Task instructions: Among the entries below, extract exactly the lines that run from the one with "5.1%, nand4_4 2.1%" through the one with "global routing: 91", both ends included.

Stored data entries

────────────────

### config.mk
export PLATFORM = sky130hd
export DESIGN_NAME = rfid_stx_etx_frame_receiver
export DESIGN_NICKNAME = d
export VERILOG_FILES = /design/src/design/rsef_pkg.sv /design/src/design/rsef_frame.sv /design/src/design/rsef_run.sv /design/src/design/rfid_stx_etx_frame_receiver.sv
export SDC_FILE = /design/constraint.sdc
export NUM_CORES = 1
export LEC_CHECK = 0
export ABC_AREA = 1
export BUFFER_PORTS_ARGS = -buffer_cell sky130_fd_sc_hd__buf_2
export CORE_AREA = 2 2 185 187
export DETAILED_ROUTE_END_ITERATION = 16
export DIE_AREA = 0 0 187 189
export HOLD_SLACK_MARGIN = 0.15
export MAX_ROUTING_LAYER = met4
export SLEW_MARGIN = 10
export SYNTH_ARGS = -nofsm -noshare
export SYNTH_HDL_FRONTEND = slang
export SYNTH_HIERARCHICAL = 1
export SYNTH_SLANG_ARGS = --single-unit
export TNS_END_PERCENT = 30
### constraint.sdc
create_clock -name clk -period 5.2 [get_ports clk]
set_input_delay 1.04 -clock clk [delete_from_list [all_inputs] [get_ports clk]]
set_output_delay 1.04 -clock clk [all_outputs]
set_load 0.05 [all_outputs]
### src/design/rsef_pkg.sv
package rsef_pkg;

	localparam logic [7:0] START_BYTE   = 8'd2;
	localparam logic [7:0] END_BYTE     = 8'd3;
	localparam int         ID_FIRST_POS = 2;
	localparam int         INDEX_W      = 4;

	// Run buffer status seen by the frame stage
	typedef struct packed {
		logic busy;
		logic last_taken;
	} run_status_t;

endpackage

### src/design/rsef_frame.sv
module rsef_frame import rsef_pkg::*; #(
	parameter int ID_LENGTH    = 10,
	parameter int FRAME_LENGTH = 17
) (
	input  logic        clk,
	input  logic        arst_n,
	input  logic        in_valid,
	output logic        in_stall,
	input  logic [7:0]  rx_byte,
	input  run_status_t run_status,
	output logic        run_load,
	output logic [7:0]  id_store [ID_LENGTH]
);

	localparam int POS_W = $clog2(FRAME_LENGTH + 1);

	logic             valid_s1;
	logic [7:0]       byte_s1;
	logic [POS_W-1:0] write_pos_q;
	logic             frame_open_q;
	logic             end_seen_q;
	logic [7:0]       store_q [ID_LENGTH];

	logic             emit;
	logic             run_free;
	logic             hold;
	logic             advance;
	logic [POS_W:0]   pos_next;
	logic [POS_W-1:0] write_pos_d;
	logic             frame_open_d;
	logic             end_seen_d;
	logic [7:0]       store_d [ID_LENGTH];

	// A run is due only on an end byte inside an open frame
	assign emit     = (byte_s1 == END_BYTE) && frame_open_q;
	assign run_free = !run_status.busy || run_status.last_taken;
	assign hold     = valid_s1 && emit && !run_free;
	assign advance  = valid_s1 && !hold;
	assign in_stall = hold;
	assign run_load = advance && emit;
	assign id_store = store_q;
	assign pos_next = {1'b0, write_pos_q} + {{POS_W{1'b0}}, 1'b1};

	always_comb begin
		write_pos_d  = write_pos_q;
		frame_open_d = frame_open_q;
		end_seen_d   = end_seen_q;
		store_d      = store_q;
		priority if (byte_s1 == START_BYTE) begin
			for (int i = 0; i < ID_LENGTH; i++) begin
				store_d[i] = 8'd0;
			end
			write_pos_d  = POS_W'(1);
			frame_open_d = 1'b1;
			end_seen_d   = 1'b0;
		end else if (byte_s1 == END_BYTE) begin
			if (write_pos_q < POS_W'(FRAME_LENGTH)) begin
				write_pos_d = pos_next[POS_W-1:0];
			end
			end_seen_d = 1'b1;
			// the run closes the frame
			if (frame_open_q) begin
				frame_open_d = 1'b0;
			end
		end else begin
			// take a data byte only inside an open frame before its end byte
			if (frame_open_q && !end_seen_q) begin
				if (pos_next >= (POS_W + 1)'(FRAME_LENGTH)) begin
					// overrun: drop the whole frame
					for (int i = 0; i < ID_LENGTH; i++) begin
						store_d[i] = 8'd0;
					end
					write_pos_d  = '0;
					frame_open_d = 1'b0;
					end_seen_d   = 1'b0;
				end else begin
					write_pos_d = pos_next[POS_W-1:0];
					for (int i = 0; i < ID_LENGTH; i++) begin
						if (int'(pos_next) == i + ID_FIRST_POS) begin
							store_d[i] = byte_s1;
						end
					end
				end
			end
		end
	end

	always_ff @(posedge clk or negedge arst_n) begin
		if (!arst_n) begin
			valid_s1     <= 1'b0;
			write_pos_q  <= '0;
			frame_open_q <= 1'b0;
			end_seen_q   <= 1'b0;
			for (int i = 0; i < ID_LENGTH; i++) begin
				store_q[i] <= 8'd0;
			end
		end else begin
			if (!hold) begin
				valid_s1 <= in_valid;
			end
			if (advance) begin
				write_pos_q  <= write_pos_d;
				frame_open_q <= frame_open_d;
				end_seen_q   <= end_seen_d;
				store_q      <= store_d;
			end
		end
	end

	always_ff @(posedge clk) begin
		if (!hold && in_valid) begin
			byte_s1 <= rx_byte;
		end
	end

endmodule

### src/design/rsef_run.sv
module rsef_run import rsef_pkg::*; #(
	parameter int ID_LENGTH = 10
) (
	input  logic               clk,
	input  logic               arst_n,
	input  logic               run_load,
	input  logic [7:0]         id_store [ID_LENGTH],
	output run_status_t        run_status,
	output logic               out_valid,
	input  logic               out_stall,
	output logic [7:0]         id_byte,
	output logic [INDEX_W-1:0] byte_index,
	output logic               last_byte
);

	localparam int IDX_W = (ID_LENGTH > 1) ? $clog2(ID_LENGTH) : 1;

	logic                     busy_q;
	logic [IDX_W-1:0]         idx_q;
	logic [7:0]               run_q [ID_LENGTH];
	logic [IDX_W+INDEX_W-1:0] idx_ext;
	logic                     take;

	assign take       = busy_q && !out_stall;
	assign out_valid  = busy_q;
	assign id_byte    = run_q[0];
	assign idx_ext    = {{INDEX_W{1'b0}}, idx_q};
	assign byte_index = idx_ext[INDEX_W-1:0];
	assign last_byte  = (idx_q == IDX_W'(ID_LENGTH - 1));

	assign run_status.busy       = busy_q;
	assign run_status.last_taken = take && last_byte;

	always_ff @(posedge clk or negedge arst_n) begin
		if (!arst_n) begin
			busy_q <= 1'b0;
			idx_q  <= '0;
		end else if (run_load) begin
			busy_q <= 1'b1;
			idx_q  <= '0;
		end else if (take) begin
			if (last_byte) begin
				busy_q <= 1'b0;
			end
			idx_q <= idx_q + IDX_W'(1);
		end
	end

	// Shift the snapshot toward the head on every item taken
	always_ff @(posedge clk) begin
		if (run_load) begin
			run_q <= id_store;
		end else if (take) begin
			for (int i = 0; i < ID_LENGTH - 1; i++) begin
				run_q[i] <= run_q[i+1];
			end
		end
	end

endmodule

### src/design/rfid_stx_etx_frame_receiver.sv
// STX/ETX frame receiver for a serial tag reader. Each byte on the input channel
// is taken into an input register and from there applied to the frame state,
// unless an input stall holds it: a start byte (2) clears the ID store and opens
// a frame, data bytes fill frame positions 2 to ID_LENGTH+1 with the tag ID, a
// data byte that reaches position FRAME_LENGTH drops the frame, and an end byte (3)
// inside an open frame snapshots the store into a run buffer that delivers
// ID_LENGTH items (id_byte, byte_index, last_byte), one per cycle while the output
// is not stalled. One input byte is accepted every cycle while in_stall is low; the
// run buffer is a single snapshot, so an end byte that would start a second run
// stalls the input until the current run hands over its last item. Reset clears
// the control state and the ID store, not the input byte register or run snapshot.
module rfid_stx_etx_frame_receiver import rsef_pkg::*; #(
	parameter int ID_LENGTH    = 10,
	parameter int FRAME_LENGTH = 17
) (
	input  logic               clk,
	input  logic               arst_n,
	input  logic               in_valid,
	output logic               in_stall,
	input  logic [7:0]         rx_byte,
	output logic               out_valid,
	input  logic               out_stall,
	output logic [7:0]         id_byte,
	output logic [INDEX_W-1:0] byte_index,
	output logic               last_byte
);

	run_status_t run_status;
	logic        run_load;
	logic [7:0]  id_store [ID_LENGTH];

	rsef_frame #(
		.ID_LENGTH    (ID_LENGTH),
		.FRAME_LENGTH (FRAME_LENGTH)
	) u_frame (
		.clk        (clk),
		.arst_n     (arst_n),
		.in_valid   (in_valid),
		.in_stall   (in_stall),
		.rx_byte    (rx_byte),
		.run_status (run_status),
		.run_load   (run_load),
		.id_store   (id_store)
	);

	rsef_run #(
		.ID_LENGTH (ID_LENGTH)
	) u_run (
		.clk        (clk),
		.arst_n     (arst_n),
		.run_load   (run_load),
		.id_store   (id_store),
		.run_status (run_status),
		.out_valid  (out_valid),
		.out_stall  (out_stall),
		.id_byte    (id_byte),
		.byte_index (byte_index),
		.last_byte  (last_byte)
	);

endmodule

# After elaboration in Yosys (flattened, before gate mapping)

Index checks and enable logic that the tools add are counted.

Output and inout port bits: 15
Latch bits: 0
Memories: 0
Input port bits: 12
Logic and storage cells: 121
Bits in read-only memories: 0
Flip-flop bits (word level): 181
Bits in writable memories: 0

Bitwise gates (word level): 0
Div/mod/pow operators: 0
Reductions and logical operators: 43
Muxes and demuxes: 32
Multipliers: 0
$lt $le $gt $ge: 2
$add $sub $neg: 2
Eq/ne operators: 15
Shifts and indexed selects: 0

Operators by type and width:

| operator            | count |
|---|---|
| $mux 80             | 4 |
| $mux 72             | 2 |
| $mux 8              | 10 |
| $reduce_and 4->1    | 10 |
| $reduce_bool 3->1   | 12 |
| $mux 5              | 5 |
| $eq 6x4->1 const B  | 4 |
| $eq 6x5->1 const B  | 4 |
| $eq 8x2->1 const B  | 2 |
| $eq 6x3->1 const B  | 2 |
| $logic_and 1x1->1   | 9 |
| $mux 1              | 9 |
| $mux 4              | 2 |
| $add 5x1->6 const B | 1 |
| $ge 6x5->1 const B  | 1 |
| $reduce_and 3->1    | 2 |
| $reduce_bool 2->1   | 3 |
| $logic_not 1->1     | 5 |
| $lt 5x5->1 const B  | 1 |
| $add 4x1->4 const B | 1 |
| $eq 4x4->1 const B  | 1 |
| $ne 3x3->1 const B  | 1 |
| $ne 2x2->1 const B  | 1 |
| $reduce_and 2->1    | 1 |
| $logic_or 1x1->1    | 1 |

# Logic depth before layout (Yosys ltp)

Gate-level depths: netlist (run 1).

Depth after elaboration: 11
Mapped depth: 16
Gate-level depth less buffers: 13

# Modules after synthesis

The synthesis (run 1) kept the hierarchy.

Modules (own cells, without submodules):

| module     | cells an instance | sequential area each (um2) | area each (um2) | times used |
|---|---|---|---|---|
| rsef_frame | 523               | 2442.3                     | 4608.2          | 1 |
| rsef_run   | 358               | 2527.4                     | 3654.8          | 1 |

# Least setup slack after synthesis (run 1)

No wires, ideal clock.

Path kind: input to register
Start: input out_stall
End: register u_run.run_q, in the netlist u_run/id_byte[0] (enable)
Buffers on the path: 3
Setup slack: 603 ps
Library setup time: 432 ps
Data arrival time: 4164 ps
Data required time: 4768 ps
Stages on the path: 14
Path through: nor2_2 > inv_1 > nor2_1 > nor3b_1 > nand2_1 > nand2_1 > inv_1 > nand2_1 > nor2_1 > buf_4 > inv_4 > buf_6 > buf_6 > nand2_1

RTL lines:

| element                        | RTL line                          | source |
|---|---|---|
| start: declaration             | rfid_stx_etx_frame_receiver.sv:22 | `input logic out_stall,` |
| end signal: assignment         | rsef_run.sv:52                    | `run_q <= id_store;` |
| end signal: indexed assignment | rsef_run.sv:55                    | `run_q[i] <= run_q[i+1];` |
| end: declaration               | rsef_run.sv:20                    | `logic [7:0] run_q [ID_LENGTH];` |

==> summary.txt, run 1 <==
Setup path
  • Startpoint Class: input pin
  • Required time worst endpoint: 4.16 ns
  • Crit-path max FO: 4
  • Crit. End Element: primary output
  • Setup Crit Path Kind: input pin to primary output
  • Arrival time worst endpoint: 2.08 ns

STA
  • Final hold vios: 0
  • Minimum clock period: 3.12 ns
  • F_max: 320 MHz
  • Slew @ Worst Pin: 1.05 ns
  • Fin crit share: 0.600
  • RSZ-0062 raised after global routing: no
  • Setup violators final: 0
  • Worst-case hold slack: 0.448 ns
  • Slew Limit Fails: 0
  • Clock Skew: 0.0149 ns
  • Fin Setup TNS: 0 ns
  • Slew margin rel.: 0.303

Clock tree
  • CTS root buffer: clkbuf_16
  • Post-CTS Hold Fix Bufs: 0
  • Total CTS buffers: 17
  • Htree depth: 4
  • CTS sink cnt: 181
  • Clock-pin slew on the worst setup and hold paths: 0.06 ns
  • Worst skew pair latency: 0.44 ns
  • # Post-CTS Setup Buffers: 0
  • CTS tree: built
  • Post_cts resized: 0
  • CTS Buffer Depth: 2

Drt
  • Drt first pass iters: 5
  • Met3 wire length: 639 um
  • Via count: 5686
  • Met2 wire length: 8.25 mm
  • DRC violations left: 0
  • Avg WL per Cell: 12.8 um
  • Antenna Nets Post-Route: 0
  • Post-Route WL: 17.3 mm
  • Iteration-0 DRC Markers: 470
  • Wl on met1: 8.12 mm
  • Max layer used: met4
  • DR vias/cell: 4.20

Yosys
  • Unique masters post-synth: 29
  • Number of enable flip-flop cells after synthesis: 88
  • Top cells by area, synth: edfxtp_1 32%, dfrtp_1 28%, nand2_1 20%, nand3_1 5.1%, nand4_4 2.1%
  • Yosys reg bits: 181
  • Synth warn: 6
  • Mapped Cells: 881
  • Average cell area after synthesis: 9.38 sq um
  • Register area share after synthesis: 0.601
  • Top cells by instance count after synthesis: 446 x nand2_1, 93 x dfrtp_1, 88 x edfxtp_1, 85 x nand3_1, 40 x inv_1
  • Post-Synthesis Cell Area: 8260 sq um
  • Top-count cell post-synth: nand2_1
  • Post-Syn Nets: 900
  • Top-area cell type share of the netlist area: 0.320
  • Main flop type after synthesis: dfrtp_1
  • Area leader, netlist: edfxtp_1
  • Async set-reset flop share out of synthesis: 0.514

Placed design
  • IO buf count: 26
  • Routability cong.: 0.808
  • Dpl hpwl: 10.5 mm
  • Dpl cells: 1321
  • Placed Area: 8760 sq um

Layout
  • N_diodes: 0
  • Fillers: 3524
  • Syn-to-layout area delta: 13.2%
  • Non-Filler Instances: 1353
  • Multi-input gate area: 2870 sq um
  • Register area: 4970 sq um
  • Final non-filler cell area: 9350 sq um
  • Final nets: 911
  • Layout cell share with drive strength beyond 1: 0.103

Status
  • Status: finished clean

Floorplanning
  • Die Span X: 187 um
  • Die height: 189 um
  • Initial core utilization: 0.248
  • Die area: 35300 sq um
  • Io pins: 27
  • Cell row count: 67
  • Core area: 33300 sq um

GRT
  • Antenna violations before repair: 0
  • Global-route wire length before repair: 29.2 mm
  • Grt ovf: 0
  • Largest net degree at the start of global routing: 91
  • Total track usage: 0.107
  • Number of global-route vias before repair: 5642

Power and ir drop
  • Peak supply drop: 0.000247 V
  • Pwr dens: 376 nW/um^2
  • Leak Pwr: 4.50 nW

Job
  • Max-Cap Viols: 0

Worst hold path
  • Hold WC Path Type: register to register
through the flow:
step           setup slack (ns)   util  power, W
6_report                   2.08  0.281   0.00352
3_3_place_gp               1.89  0.263   0.00224
3_5_place_dp               1.86  0.263   0.00226
5_1_grt                    1.96  0.281   0.00368
2_1_floorplan             0.603      -   0.00213
4_1_cts                    2.06  0.281   0.00357
final timing paths:
| path | start | to | slack (ns) | cells past startpoint |
|---|---|---|---|---|
| hold reg to reg | u_frame/id_store[3] | u_run/run_q[3] | 0.45 | 0 |
| hold / removal | u_frame/id_store[3] | u_run/run_q[3] | 0.45 | 0 |
| setup reg to reg | u_frame/write_pos_q[1] | u_frame/id_store[5] | 2.50 | 9 |
| setup / recovery | out_stall | in_stall | 2.08 | 8 |
| min in group asynchronous | arst_n | u_frame/id_store[0] | 0.69 | 1 |
| max in group asynchronous | arst_n | u_frame/id_store[74] | 3.48 | 2 |
layout by cell type, fill, tap and decap left out, drive strengths merged:
master    count
a21boi        1
a21oi         3
buf          31
bufinv        2
clkbuf       25
clkinv        1
clkinvlp      4
dfrtp        93
edfxtp       88
ha            7
inv          47
nand2       451
nand3        86
nand4        24
nor2         38
nor3b         1
o21ai         2
or2           1
per-layer routing:
metal	global-route usage	vias to the layer above
met5	-	-
met4	0.0394	0
met3	0.0230	20
met2	0.174	78
met1	0.132	2742
li1	-	2846
where the power goes:
part | internal [W] | leakage, nW | switching (W)
logic | 0.000113 | 2.11 | 0.000356
clock network | 0.000762 | 0.275 | 0.000538
registers | 0.00169 | 2.12 | 0.0000626
total | 0.00256 | 4.50 | 0.000957
critical path, cell delays in order:
cell and delay [ns]:
buf_2 0.10, nor2_2 0.05, inv_1 0.12, nor2_1 0.07, nor3b_1 0.22, nand2_1 0.12, inv_1 0.10, buf_2 0.26
registers in the layout, indices dropped and copies added, names as in the netlist:
register              count
u_run/byte_index          4
u_frame/end_seen_q        1
u_run/out_valid           1
u_frame/frame_open_q      1
u_run/id_byte             8
u_run/run_q              72
u_frame/write_pos_q       5
u_frame/valid_s1          1
u_frame/id_store         80
u_frame/byte_s1           8
area by class of cell:
| class | instances | area share |
|---|---|---|
| clock buffer | 25 | 0.0531 |
| timing repair buffer | 31 | 0.0195 |
| inverter | 47 | 0.0191 |
| tap | 448 | 0.0599 |
| clock inverter | 7 | 0.0102 |
| sequential | 181 | 0.531 |
| multi-input combinational | 614 | 0.307 |
cell families after synthesis:
family                   Yosys count  share of synthesized area
buffers and inverters             86                     0.0542
flip-flops                       181                      0.601
adder cells (fa/ha/maj)            7                     0.0106
AND/OR/NAND/NOR                  601                      0.329
AO/OA/AOI/OAI                      6                    0.00439
Note: power is estimated with default switching activity, not from simulation.
==> run 2: changes to the inputs <==
- clock period: 5.2 -> 3.3 ns (I/O delays scaled with it)
==> summary.txt, run 2 (synthesized netlist as in run 1, its figures left out) <==
Status
  • Status: finished clean

Clock tree
  • Htree depth: 4
  • Total CTS buffers: 17
  • # Post-CTS Setup Buffers: 0
  • Post-CTS Hold Fix Bufs: 0
  • CTS Buffer Depth: 2
  • CTS root buffer: clkbuf_16
  • CTS sink cnt: 181
  • Worst skew pair latency: 0.43 ns
  • CTS tree: built
  • Clock-pin slew on the worst setup and hold paths: 0.06 ns
  • Post_cts resized: 0

Drt
  • Via count: 5541
  • Avg WL per Cell: 11.8 um
  • Antenna Nets Post-Route: 0
  • Iteration-0 DRC Markers: 311
  • DRC violations left: 0
  • Post-Route WL: 16.1 mm
  • DR vias/cell: 4.07
  • Drt first pass iters: 4

Placed design
  • Routability cong.: 0.812
  • IO buf count: 26
  • Dpl hpwl: 10.4 mm
  • Dpl cells: 1330

Setup path
  • Max stage delay cell, worst path: edfxtp_1
  • Setup Crit Path Kind: register to primary output
  • Arrival time worst endpoint: 2.15 ns
  • Crit. End Element: primary output
  • Worst path buffer plus inverter count: 3
  • Max incr delay on CP: 0.69 ns
  • Crit-path cells: nand2_1 > inv_1 > nand2_1 > nor2_2 > nand2_1 > inv_1 > buf_2
  • Required time worst endpoint: 2.64 ns
  • CP dominant cell by count: nand2_1
  • Crit-path max FO: 12
  • Top delay family on crit path: flip-flops
  • Startpoint Class: register

Layout
  • Max reg flops: 80
  • Final nets: 920
  • Syn-to-layout area delta: 15.6%
  • Post-layout util: 0.287
  • Non-Filler Instances: 1362
  • Most common cell after layout, fill and taps aside: nand2_1
  • N_diodes: 0
  • Fillers: 3545
  • Layout cell share with drive strength beyond 1: 0.115
  • Most frequent cells in the layout: 445 x nand2_1, 93 x dfrtp_1, 88 x edfxtp_1

GRT
  • Antenna violations before repair: 0
  • Largest net degree at the start of global routing: 81
  • Total track usage: 0.0982
  • Global-route wire length before repair: 27.0 mm
  • Grt ovf: 0
  • Number of global-route vias before repair: 5454

Power and ir drop
  • Peak supply drop: 0.000387 V
  • Pwr dens: 606 nW/um^2
  • Leak Pwr: 4.61 nW

STA
  • F_max: 356 MHz
  • Slew margin rel.: 0.506
  • Minimum clock period: 2.81 ns
  • RSZ-0062 raised after global routing: no
  • Fin crit share: 0.852
  • Slew @ Worst Pin: 0.738 ns
  • Fin Setup TNS: 0 ns
  • Final hold vios: 0
  • Setup violators final: 0
  • Clock Skew: 0.00662 ns
  • Slew Limit Fails: 0

Floorplanning
  • Initial core utilization: 0.248
  • Core area: 33300 sq um
  • Io pins: 27
  • Die height: 189 um
  • Die Span X: 187 um
  • Die area: 35300 sq um
  • Cell row count: 67

Job
  • Max-Cap Viols: 0

Worst hold path
  • Hold WC Path Type: input pin to async pin
run 2: cell types whose count changed in the layout (fill, tap and decap cells not counted), sizes merged:
cell	change
inv	+1
buf	+9
clkbuf	-6
clkinv	+4
bufinv	+4
clkinvlp	-3
run 2: report_power, final:
| group | switching (W) | internal (W) | leakage [nW] |
|---|---|---|---|
| Combinational | 0.000553 | 0.000202 | 2.17 |
| Sequential | 0.0000935 | 0.00265 | 2.12 |
| Clock | 0.000848 | 0.00144 | 0.325 |
run 2: area by class of cell:
cell class	count	area, sq um	area share
Sequential cell	181	4970	0.521
Multi-Input combinational cell	614	2870	0.300
Tap cell	448	561	0.0587
Clock buffer	19	443	0.0464
Timing Repair Buffer	40	300	0.0315
Clock inverter	13	228	0.0239
Inverter	47	179	0.0187
run 2: path summary, 6_finish.rpt:
| path | end | depth (start not counted) | slack [ns] | from |
|---|---|---|---|---|
| min in group clk | u_frame/byte_s1[4] | 1 | 0.40 | rx_byte[4] |
| min reg2reg | u_run/run_q[0] | 0 | 0.45 | u_frame/id_store[0] |
| min | u_frame/id_store[2] | 1 | 0.29 | arst_n |
| max in group asynchronous | u_frame/id_store[60] | 2 | 2.29 | arst_n |
| max | in_stall | 7 | 0.49 | u_frame/byte_s1[1] |
| max reg2reg | u_run/run_q[27] | 13 | 0.79 | u_frame/byte_s1[1] |
run 2: through the flow:
stage          instance area (sq um)  setup WS (ns)  power [W]  hold slack [ns]
2_1_floorplan                   8270        0.00356    0.00335            0.364
3_3_place_gp                    8880          0.643    0.00354            0.432
3_5_place_dp                    8880          0.598    0.00356            0.432
4_1_cts                         9550          0.456    0.00585            0.326
5_1_grt                         9550          0.358    0.00603            0.359
6_report                        9550          0.490    0.00579            0.286
run 2: layer usage:
layer	vias to the layer above	part of all wire	global-route usage
met4	0	0.011	0.0372
met1	2565	0.48	0.122
met2	97	0.47	0.158
met3	8	0.043	0.0202
li1	2871	-	-
met5	-	0	-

────────────────

Result:
  • Top cells by area, synth: edfxtp_1 32%, dfrtp_1 28%, nand2_1 20%, nand3_1 5.1%, nand4_4 2.1%
  • Yosys reg bits: 181
  • Synth warn: 6
  • Mapped Cells: 881
  • Average cell area after synthesis: 9.38 sq um
  • Register area share after synthesis: 0.601
  • Top cells by instance count after synthesis: 446 x nand2_1, 93 x dfrtp_1, 88 x edfxtp_1, 85 x nand3_1, 40 x inv_1
  • Post-Synthesis Cell Area: 8260 sq um
  • Top-count cell post-synth: nand2_1
  • Post-Syn Nets: 900
  • Top-area cell type share of the netlist area: 0.320
  • Main flop type after synthesis: dfrtp_1
  • Area leader, netlist: edfxtp_1
  • Async set-reset flop share out of synthesis: 0.514

Placed design
  • IO buf count: 26
  • Routability cong.: 0.808
  • Dpl hpwl: 10.5 mm
  • Dpl cells: 1321
  • Placed Area: 8760 sq um

Layout
  • N_diodes: 0
  • Fillers: 3524
  • Syn-to-layout area delta: 13.2%
  • Non-Filler Instances: 1353
  • Multi-input gate area: 2870 sq um
  • Register area: 4970 sq um
  • Final non-filler cell area: 9350 sq um
  • Final nets: 911
  • Layout cell share with drive strength beyond 1: 0.103

Status
  • Status: finished clean

Floorplanning
  • Die Span X: 187 um
  • Die height: 189 um
  • Initial core utilization: 0.248
  • Die area: 35300 sq um
  • Io pins: 27
  • Cell row count: 67
  • Core area: 33300 sq um

GRT
  • Antenna violations before repair: 0
  • Global-route wire length before repair: 29.2 mm
  • Grt ovf: 0
  • Largest net degree at the start of global routing: 91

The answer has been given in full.